Hacker News new | comments | show | ask | jobs | submit login

I've done the oscilloscope thing, though it was only a vanilla couple-of-hundred Mhz scope on some pins that were bugging me, and not the full deal: "Gang way, we're cracking the lid of that thing and going in." That sounds exciting, I'd love to see it.

Once, I used a chunk of ice to cool down a chip, and that made it work. The hardware guys were unimpressed. But hey, they've got cans of Chill and they use them a lot, and this software guy took a while to realize the reason the board worked in the morning and was dead by lunch, and worked for a little while again after lunch, was temperature related.

There were some devs who tracked down a nasty bug in a processor's TLB. I only heard about that one, wish I had been there. I only had to deal with the fallout in the hypervisor. Note: If you have to spend 20ms hunting down and killing lies with all interrupts turned off and everything basically stopped in its tracks, you are no longer a real-time operating system.

Heh. It could be telling that I had to look up the expansion for TLB. CPU cache implementation... holy crap.

My ex-coworker has done the vanilla scope thing too and has a 400MHz scope at home. For some reason people like this are not too uncommon in Finnish oldskool[tm] IT scene. I remember how he isolated a latency and concurrency bug to an expensive interrupt handler. Rewriting isolated parts of core kernel code to make a really tricky problem go away was one of his more hardcore skills.

I'm not even near his level. My own experience is limited to slightly nibbling the edges of file system and block cache behaviour. It's a brave person who dares dive into that code. Not me.

But I do know one person who regularly works with decapped chips. He works for a company who do extremely low-level hardware investigations. Now that's hardcore.

Cache bugs are one of the fun ones. You think you're losing your mind and the people around you would probably agree. A couple of weeks go by, your spouse is ready to fire you, your boss wants to divorce you, and every waking moment is full of race conditions. Four-way stops on the drive to work are a source of stress and you punch buttons in the elevator and worry about firmware bugs. Then you get to your desk and there's the setup, a laughably small board for all the trouble it's made, and it's time for single combat, Sherlock Holmes style.
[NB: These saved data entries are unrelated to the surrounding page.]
[src/sv/slcb_pkg.sv]
// shared constants, tables and types for the soft light color blend pipeline
`default_nettype none

package slcb_pkg;

    // fraction bits of the fixed point channel values
    localparam int FRAC_BITS = 16;

    localparam int PIX_W     = 8;
    localparam int OP_W      = 9;
    localparam int OP_FULL   = 256;
    localparam int OPW_W     = 16;                 // width of 255 * opacity
    localparam int CFG_IDX_W = 4;
    localparam int CFG_DAT_W = OP_W;

    localparam int X_W  = FRAC_BITS + 1;           // x and sqrt(x), 0 .. 1.0
    localparam int F_W  = X_W + 2;                 // signed soft light term
    localparam int M_W  = F_W - 1 + PIX_W;         // |k| * |f|
    localparam int RCP_SHIFT = 24;                 // m / 255 ~ (m * 0x10101) >> 24
    localparam int Q_W  = M_W - 7;                 // quotient of m / 255
    localparam int C_W  = Q_W + 2;                 // signed blended value
    localparam int P_W  = C_W + OPW_W + 1;         // c * 255 * op
    localparam int N_W  = P_W + 1;                 // mixed numerator
    localparam int OUT_SHIFT = FRAC_BITS + 8;

    localparam int STAGES = 7;

    typedef enum logic [CFG_IDX_W-1:0] {
        REG_TINT_BLUE  = 4'd0,
        REG_TINT_GREEN = 4'd1,
        REG_TINT_RED   = 4'd2,
        REG_OPACITY    = 4'd3
    } cfg_reg_t;

    typedef logic [255:0][X_W-1:0] chan_tab_t;

    // opacity derived terms; the user must keep them static while pixels flow, the block does not enforce it
    typedef struct packed {
        logic [OPW_W-1:0] op_w;    // 255 * op
        logic [OP_W-1:0]  op_inv;  // 256 - op
    } blend_cfg_t;

    // stage advance enables and the mask flag of the item entering the last stage
    typedef struct packed {
        logic [STAGES-1:0] adv;
        logic              mask_s6;
    } pipe_ctrl_t;

    function automatic longint unsigned isqrt64(longint unsigned v);
        longint unsigned rem;
        longint unsigned res;
        longint unsigned bitv;
        rem  = v;
        res  = 0;
        bitv = 64'd1 << 62;
        while (bitv > rem)
            bitv = bitv >> 2;
        while (bitv != 0) begin
            if (rem >= res + bitv) begin
                rem = rem - (res + bitv);
                res = (res >> 1) + bitv;
            end else begin
                res = res >> 1;
            end
            bitv = bitv >> 2;
        end
        return res;
    endfunction

    // x = round(p * 2^FRAC / 255)
    function automatic chan_tab_t build_x_tab();
        chan_tab_t       t;
        longint unsigned v;
        for (int i = 0; i < 256; i++) begin
            v    = ((longint'(i) << FRAC_BITS) + 127) / 255;
            t[i] = v[X_W-1:0];
        end
        return t;
    endfunction

    // floor(sqrt(p / 255) * 2^FRAC)
    function automatic chan_tab_t build_sqrt_tab();
        chan_tab_t       t;
        longint unsigned v;
        for (int i = 0; i < 256; i++) begin
            v    = isqrt64((longint'(i) << (2 * FRAC_BITS)) / 255);
            t[i] = v[X_W-1:0];
        end
        return t;
    endfunction

    localparam chan_tab_t X_TAB    = build_x_tab();
    localparam chan_tab_t SQRT_TAB = build_sqrt_tab();

endpackage

`default_nettype wire

[src/sv/slcb_cfg_regs.sv]
// configuration registers: tint color and opacity
`default_nettype none

module slcb_cfg_regs
    import slcb_pkg::*;
(
    input  wire logic                 aclk,
    input  wire logic                 aresetn,
    input  wire logic                 cfg_valid,
    output logic                      cfg_ready,
    input  wire logic [CFG_IDX_W-1:0] cfg_index,
    input  wire logic [CFG_DAT_W-1:0] cfg_data,
    output logic      [PIX_W-1:0]     tint_blue,
    output logic      [PIX_W-1:0]     tint_green,
    output logic      [PIX_W-1:0]     tint_red,
    output blend_cfg_t                bcfg
);

    logic [PIX_W-1:0] tint_blue_reg, tint_blue_next;
    logic [PIX_W-1:0] tint_green_reg, tint_green_next;
    logic [PIX_W-1:0] tint_red_reg, tint_red_next;
    logic [OP_W-1:0]  opacity_reg, opacity_next;
    logic [OP_W-1:0]  op_clamped;
    logic [OP_W+PIX_W-1:0] op_x255;

    assign cfg_ready = 1'b1;

    always_comb begin
        tint_blue_next  = tint_blue_reg;
        tint_green_next = tint_green_reg;
        tint_red_next   = tint_red_reg;
        opacity_next    = opacity_reg;
        if (cfg_valid) begin
            case (cfg_reg_t'(cfg_index))
                REG_TINT_BLUE:  tint_blue_next  = cfg_data[PIX_W-1:0];
                REG_TINT_GREEN: tint_green_next = cfg_data[PIX_W-1:0];
                REG_TINT_RED:   tint_red_next   = cfg_data[PIX_W-1:0];
                REG_OPACITY:    opacity_next    = cfg_data[OP_W-1:0];
                default: ;
            endcase
        end
    end

    always_ff @(posedge aclk) begin
        if (!aresetn) begin
            tint_blue_reg  <= PIX_W'(51);
            tint_green_reg <= PIX_W'(51);
            tint_red_reg   <= PIX_W'(204);
            opacity_reg    <= OP_W'(205);
        end else begin
            tint_blue_reg  <= tint_blue_next;
            tint_green_reg <= tint_green_next;
            tint_red_reg   <= tint_red_next;
            opacity_reg    <= opacity_next;
        end
    end

    // opacity above full counts as full
    assign op_clamped = (opacity_reg > OP_W'(OP_FULL)) ? OP_W'(OP_FULL) : opacity_reg;
    assign op_x255    = {op_clamped, {PIX_W{1'b0}}} - (OP_W+PIX_W)'(op_clamped);

    assign tint_blue   = tint_blue_reg;
    assign tint_green  = tint_green_reg;
    assign tint_red    = tint_red_reg;
    assign bcfg.op_w   = op_x255[OPW_W-1:0];
    assign bcfg.op_inv = OP_W'(OP_FULL) - op_clamped;

endmodule

`default_nettype wire

[config.mk]
export PLATFORM = sky130hd
export DESIGN_NAME = slcb_cfg_regs
export DESIGN_NICKNAME = d
export VERILOG_FILES = /design/src/sv/slcb_pkg.sv /design/src/sv/slcb_cfg_regs.sv
export SDC_FILE = /design/constraint.sdc
export NUM_CORES = 1
export LEC_CHECK = 0
export ABC_CLOCK_PERIOD_IN_PS = 2090
export BUFFER_PORTS_ARGS = -buffer_cell sky130_fd_sc_hd__buf_4
export CORE_MARGIN = 3
export CORE_UTILIZATION = 29
export DETAILED_ROUTE_END_ITERATION = 8
export GPL_TIMING_DRIVEN = 0
export HOLD_SLACK_MARGIN = 0.15
export PLACE_DENSITY_LB_ADDON = 0.12
export SLEW_MARGIN = 10
export SYNTH_ARGS = -nofsm -noshare
export SYNTH_HDL_FRONTEND = slang
export SYNTH_SLANG_ARGS = --single-unit
[constraint.sdc]
create_clock -name aclk -period 2.09 [get_ports aclk]
set_clock_uncertainty 0.1 [all_clocks]
set_input_delay 0 -clock aclk [delete_from_list [all_inputs] [get_ports aclk]]
set_output_delay 0 -clock aclk [all_outputs]
set_load 0.05 [all_outputs]
==> flow_summary.json <==
{
  "gp_congestion": 0.787,
  "hold_viol": 0,
  "synth-seq-cells": 33,
  "synth_compound_area_share_pct": 8.96,
  "reg2regPathDepth": 3,
  "drc": 0,
  "fin_crit_ps": 2010,
  "synth-simple-area-share_pct": 25.5,
  "clockBufferDepth": 2,
  "numPortBuffers": 63,
  "netlist_area_um2": 1750,
  "synthDistinctLibCells": 41,
  "crit_path_start_kind": "register",
  "slew_violations": 0,
  "slew-limit-headroom_pct": 48.4,
  "timing.critical_path.max_delay_family": "simple AND/OR/NAND/NOR gates",
  "largest_reg_flops": 9,
  "num_vias": 1670,
  "clk-insertion-delay-late_ps": 270,
  "multi_input_area_um2": 1040,
  "fill_cells": 563,
  "initial_core_util_pct": 30.8,
  "synth_enable_flop_cells": 0,
  "first_global_vias": 1686,
  "r2r-start": "opacity_reg[8]",
  "diodes": 0,
  "crit_type": "reg -> out",
  "placed_area_um2": 2360,
  "crit_buf_inv": 1,
  "r2r-end": "opacity_reg[8]",
  "clkSinkCount": 33,
  "antenna_found_initial": 0,
  "reg2reg_slack_ps": 930,
  "muxShareOfSynthArea_pct": 16.7,
  "die_w_um": 83.6,
  "fin_cells": 360,
  "placed_cells": 334,
  "place_hpwl_um": 3510,
  "drtIter0Drc": 44,
  "critical_path_depth": 4,
  "min_path_cells": 2,
  "worst_ep_required_time_ps": 1990,
  "leakagePower_nw": 1.21,
  "die_h_um": 83.6,
  "outcome": "complete, no violations",
  "synth_nets": 216,
  "synthCells": 199,
  "drive_gt1_share_pct": 40.6,
  "hold_start": "tint_blue[6]",
  "yosysMostFrequentCell": "dfxtp_1",
  "post_drt_wl_per_cell_um": 13.8,
  "slowest_stage": "or4_4",
  "grt_max_degree": 11,
  "final_area_um2": 2730,
  "yosysSeqAreaShare_pct": 37.8,
  "coreArea_um2": 5680,
  "ant_nets": 0,
  "avgSynthCellArea_um2": 8.77,
  "cp_max_fo": 4,
  "grt_util_all_layers_pct": 14.4,
  "die_area_um2": 6990,
  "cts_max_level": 2,
  "synthFlopType": "dfxtp_1",
  "vias_per_cell": 4.64,
  "tightest_slew_ps": 768,
  "grt_pass1_wl_um": 8360,
  "register_area_um2": 671,
  "synthXorXnorAreaFrac_pct": 1.51,
  "end_kind": "output pin",
  "crit_arrival_ps": 1910,
  "grt_overflow": 0,
  "asyncSetResetFlopFracSynth_pct": 0,
  "cp_cell_sequence": "or4_4 -> o31a_1 -> xnor2_4 -> buf_6",
  "yosys_warnings": 0,
  "yosysTopAreaCell": "dfxtp_1",
  "finalSetupViolCount": 0,
  "clk_pin_slew_worst_paths_ps": 60,
  "nets": 306,
  "area_growth_pct": 56.6,
  "fin_ws_ps": 76.6,
  "dp_slack_ps": -321,
  "ir_drop_v": 0.000416,
  "synth_top_area_share_pct": 37.8,
  "synth_top_family_by_area": "simple AND/OR/NAND/NOR gates",
  "max_stage_delay_ps": 530,
  "finalCritPeriodShare_pct": 96.3,
  "crit_start": "opacity_reg[3]",
  "synthAdderAreaFrac_pct": 0.717,
  "synthTopCellsByCount": "dfxtp_1 (33), nand2_1 (31), mux2i_1 (28)",
  "cts_made_buffers": 5,
  "hp-class": "reg -> reg",
  "ys_top_cells_by_area": "dfxtp_1 (38%), mux2i_1 (16%), nor2b_1 (7.5%), nand2_1 (6.7%), buf_4 (3.9%)",
  "drt_wl_total_um": 4960,
  "row_count": 27,
  "drt_first_pass_iters": 4,
  "cts_root_buf": "clkbuf_8",
  "timing.fmax_mhz": 497,
  "ios": 66,
  "cts_tree": "done",
  "powerDensity_nw_per_um2": 483,
  "maxCapViolCount": 0,
  "whs_endpoint": "tint_blue[6]"
}
[per-layer routing]
metal | GRT usage [%] | share of wire (%) | vias up
li1 | - | - | 843
met3 | 4.15 | 6.7 | 4
met5 | 0 | 0 | -
met4 | 3.51 | 0.69 | 0
met2 | 25.2 | 50 | 53
met1 | 17.4 | 43 | 770
[cells in the final DEF (no fill, tap or decap), types with 2 or more instances in the layout]
master	n
and3_1	2
nor2_1	3
or3_1	2
nand2_1	29
o21ai_1	3
clkbuf_8	5
inv_1	3
buf_8	3
nand2b_1	6
mux2i_1	28
dfxtp_1	27
dfxtp_2	5
clkbuf_1	6
a21oi_1	12
buf_4	73
or4_4	2
buf_6	5
dlygate4sd3_1	15
buf_2	4
nor2b_1	21
[layout make-up]
| class | instances | share of cell area, % |
|---|---|---|
| multi-input cells | 139 | 38.1 |
| clock inverters | 1 | 0.183 |
| inverters | 4 | 0.549 |
| clock buffers | 5 | 2.52 |
| plain buffers | 18 | 3.75 |
| well taps | 72 | 3.30 |
| flip-flops and latches | 33 | 24.5 |
| repair buffers | 88 | 27.0 |
[logic make-up after synthesis]
logic type               after synthesis
AO/OA/AOI/OAI                         26
multiplexers                          29
adder cells (fa/ha/maj)                1
buffers and inverters                 27
flip-flops                            33
AND/OR/NAND/NOR                       79
XOR/XNOR                               3
other                                  1
[worst reg2reg max path, delay by kind of cell (launching register included)]
family        cells  cell delay (ps)
simple gates      1               90
mux               1              130
buf+inv           1              440
flops             1              330
[what timing repair did]
item | in CTS | in global routing
pin swaps | 7 | 6
hold buffers | 15 | 0
gates resized for setup | 27 | 10
setup endpoints to repair | 13 | 9
buffers inserted | 8 | 2
endpoints found under the hold margin | 33 | 0
[worst max path at each step]
stage | slack [ps] | end
3_5_place_dp | -320 | bcfg[23]
4_1_cts | -20 | bcfg[22]
3_3_place_gp | -340 | bcfg[23]
6_report | 80 | bcfg[7]
5_1_grt | -20 | bcfg[8]
2_1_floorplan | -280 | bcfg[13]
[through the flow]
step	hold WS, ps	power (mW)	util, %	setup TNS, ps
finish	363	1.32	48.2	0
global route	373	1.40	48.2	-20.8
CTS	365	1.34	48.0	-24.2
detailed placement	167	0.875	41.6	-657
global placement	165	0.875	41.6	-712
floorplan	38.8	0.800	-	-890
[where the power goes]
group / leakage (nW) / internal [mW] / total (mW) / switching (mW)
clock network: 0.0399 / 0.219 / 0.431 / 0.212
registers: 0.268 / 0.637 / 0.643 / 0.00678
logic: 0.907 / 0.103 / 0.247 / 0.143
total: 1.21 / 0.959 / 1.32 / 0.362
Note: power is estimated with default switching activity, not from simulation.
When you find the problem it's usually a blinding flash of realization that illuminates a tiny, eensy bit of code that you tweak and make right in a couple of minutes. Invariably the mistake was pretty stupid. The glory moment is over quickly because you know all the test cases will pass and that you've just nailed another one.

You've got bragging rights during one lunch, but that's it. It's off to more mundane bugs in the mortal world, and you feel a little sad.

I need to do hardware again.

I remember a 3G network signalling simulation I worked on back in about 2002. We ran it on a rack of custom servers. The CPU load was pretty hellish, and the only way we could get it to run reliably without segfaults was to install gaming cooling systems and underclock the CPUs ... ran like a charm then!

At the late 90's and earlier 2000's it was commonplace to fix OS panics by opening the computer and pointing a fan at it.

I would try it even before going for some harder software problems, because it's so easy.

Ever squeaked the chips on an Amiga?

People couldn't import computers into my country at the Amiga's time.

I had a local-made spectrum clone, it didn't overheat, but I lost a multimeter on its power supply.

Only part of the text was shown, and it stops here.